I am not familiar with the comic book that sparked this product.
What you get is 354 pages of material, and yes, that is 354 don’t-waste-space pages. There are seventy pages of pure background and setting, and the rest is a combination of the game system overlaid with more game setting data. This setting makes Harn look like a beer & pretzels game. Regimental lists of major nations, lists of cities, forts, rules, all packed in there. I’m not going to use the Fuzion system, but the setting is so imbedded into the system that you pick up huge amounts of information while looking over the rules. The amount of detail is incredible, vast, and yet worded in such a way that you can easily tweak it in the direction you desire with little effort.
In a nutshell, the Known World was created by a goddess and lesser gods of her creation that in the first & second ages carried on in a manner that world make Jerry Springer shake his head. The gods have drifted away from interaction in the last thousand years (in the manner of the Greeks, the gods are just super-charged people, neither all-knowing and nor completely invulnerable), and Mankind is increasingly on its own. The last few decades before the game start has seen a breakdown of major kingdoms into smaller states, and near-constant war, both between neighbors and in response to outside invasion. At the game start, a GM could easily announce that the leaders are ready for peace, ready for a massive all-out bloodbath, or a continuation of the feuding and fighting of the last half-century, all without any significant break from the tone of recent events. The set-up is extremely well-done. It feels right.
There is a good mysterious feel to the setting which can be exploited or ignored without breaking from the tone. On the one hand, swords of power, vitally important thrones, and the bodies of major villains all have vanished under odd circumstances; but at the same time, the descriptions of these events are such a GM can either shrug it off, or tie them together in a conspiracy of deadly intent. This is some of the best writing you’ll find in a RPG setting.
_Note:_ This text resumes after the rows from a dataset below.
**config.mk**
```make
export PLATFORM = sky130hd
export DESIGN_NAME = time_setter
export DESIGN_NICKNAME = d
export VERILOG_FILES = /design/src/rtl/time_setter.sv
export SDC_FILE = /design/constraint.sdc
export NUM_CORES = 1
export LEC_CHECK = 0
export ABC_CLOCK_PERIOD_IN_PS = 6180
export CAP_MARGIN = 5
export CORE_MARGIN = 4
export CORE_UTILIZATION = 42
export DETAILED_ROUTE_END_ITERATION = 6
export GPL_ROUTABILITY_DRIVEN = 0
export PLACE_DENSITY = 0.65
export SLEW_MARGIN = 20
export SYNTH_ARGS = -nofsm -noshare
export SYNTH_HDL_FRONTEND = slang
export SYNTH_SLANG_ARGS = --single-unit
```
**constraint.sdc**
```tcl
create_clock -name orig_clk -period 6.18 [get_ports orig_clk]
set_input_delay 0.927 -clock orig_clk [delete_from_list [all_inputs] [get_ports orig_clk]]
set_output_delay 0.927 -clock orig_clk [all_outputs]
set_load 0.03 [all_outputs]
```
**src/rtl/time_setter.sv**
```systemverilog
// Time-limit entry for time mode 2: debounced up/down/ok buttons edit a
// countdown limit, confirm publishes max_time with a one-cycle start pulse.
module time_setter #(
    parameter int DEBOUNCE_CYCLES = 1000000,
    parameter int STEP            = 5,
    parameter int MIN_TIME        = 5,
    parameter int MAX_LIMIT       = 255,
    parameter int DEFAULT_TIME    = 60
) (
    input  logic       orig_clk,
    input  logic       reset,
    input  logic       btn_up,
    input  logic       btn_down,
    input  logic       btn_ok,
    output logic [7:0] max_time,
    output logic       start,
    output logic       locked,
    output logic [3:0] set_hundreds,
    output logic [3:0] set_tens,
    output logic [3:0] set_ones
);

    localparam int CNT_W =
        (DEBOUNCE_CYCLES > 2) ? $clog2(DEBOUNCE_CYCLES) : 1;
    localparam logic [CNT_W-1:0] CNT_LAST = CNT_W'(DEBOUNCE_CYCLES - 1);
    localparam logic [8:0] STEP9 = 9'(STEP);
    localparam logic [8:0] MIN9  = 9'(MIN_TIME);
    localparam logic [8:0] MAX9  = 9'(MAX_LIMIT);
    localparam logic [7:0] DEF8  = 8'(DEFAULT_TIME);

    typedef enum logic {EDIT, ARMED} state_t;

    state_t           state, state_n;
    logic [7:0]       edit_val, edit_n;
    logic [7:0]       max_n;
    logic             start_n;

    // bit 0 = up, bit 1 = down, bit 2 = ok
    logic [2:0]       raw;
    logic [2:0]       sync_a, sync_b;
    logic [2:0]       deb, deb_q;
    logic [CNT_W-1:0] cnt [3];
    logic [2:0]       press;

    assign raw   = {btn_ok, btn_down, btn_up};
    assign press = deb & ~deb_q;

    always_ff @(posedge orig_clk or posedge reset) begin
        if (reset) begin
            sync_a <= '0;
            sync_b <= '0;
            deb    <= '0;
            deb_q  <= '0;
            for (int i = 0; i < 3; i++) cnt[i] <= '0;
        end else begin
            sync_a <= raw;
            sync_b <= sync_a;
            deb_q  <= deb;
            for (int i = 0; i < 3; i++) begin
                if (sync_b[i] != deb[i]) begin
                    if (cnt[i] == CNT_LAST) begin
                        deb[i] <= sync_b[i];
                        cnt[i] <= '0;
                    end else begin
                        cnt[i] <= cnt[i] + 1'b1;
                    end
                end else begin
                    cnt[i] <= '0;
                end
            end
        end
    end

    // Nine-bit arithmetic so neither end of the range wraps.
    logic [8:0] up_sum;
    logic       dn_room;
    logic [7:0] inc_val, dec_val;

    assign up_sum  = {1'b0, edit_val} + STEP9;
    assign dn_room = {1'b0, edit_val} >= (MIN9 + STEP9);
    assign inc_val = (up_sum > MAX9) ? MAX9[7:0] : up_sum[7:0];
    assign dec_val = dn_room ? (edit_val - STEP9[7:0]) : MIN9[7:0];

    always_ff @(posedge orig_clk or posedge reset) begin
        if (reset) begin
            state    <= EDIT;
            edit_val <= DEF8;
            max_time <= DEF8;
            start    <= 1'b0;
        end else begin
            state    <= state_n;
            edit_val <= edit_n;
            max_time <= max_n;
            start    <= start_n;
        end
    end

    always_comb begin
        state_n = state;
        edit_n  = edit_val;
        max_n   = max_time;
        start_n = 1'b0;
        unique case (state)
            EDIT: begin
                if (press[2]) begin
                    max_n   = edit_val;
                    start_n = 1'b1;
                    state_n = ARMED;
                end else if (press[0] && !press[1]) begin
                    edit_n = inc_val;
                end else if (press[1] && !press[0]) begin
                    edit_n = dec_val;
                end
            end
            ARMED: begin
                if (press[2]) state_n = EDIT;
            end
            default: state_n = EDIT;
        endcase
    end

    assign locked       = (state == ARMED);
    assign set_hundreds = 4'(edit_val / 8'd100);
    assign set_tens     = 4'((edit_val % 8'd100) / 8'd10);
    assign set_ones     = 4'(edit_val % 8'd10);

endmodule
```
I have four points of negativity to report:
1) The maps are bad. They are hand-drawn, and while very pretty and strategically informative, they are low-resolution pages within the book and any attempt to zoom in blurs the names beyond the ability to read. The back of the book promises high-definition maps for download at the publisher’s site, but this is untrue. Nor are the hard-copy maps promised available. This is a major drawback. It will be hard to employ the detail of the setting with the low-resolution maps in the book.
2) There is no pronunciation guide, and the author has chosen nation and place names that have a good honest ‘look’, but their pronunciation is debatable. For example, a nation who make for handy villains are called the Isliklidae. The is-what?
3) Some details are not adequately explained, and some subjects are badly scattered. References are made to ‘seated kings’ being different from other kings, but I have not found out why or how. Worm Kings are a major form of Undead, but there is only a few facts available, and these are badly scattered. A free index is available as a download from the site, which is good because the author failed to provide one.
4) There is no print-friendly version. There is lavish full-color art throughout which strongly supports the subject matter, but it makes this pdf an ink cartridge eater. Even printing in B&W is going to pull ink faster than drilling a hole in the fluid tank.
Get past the above four points, and you’ve got a truly exciting work.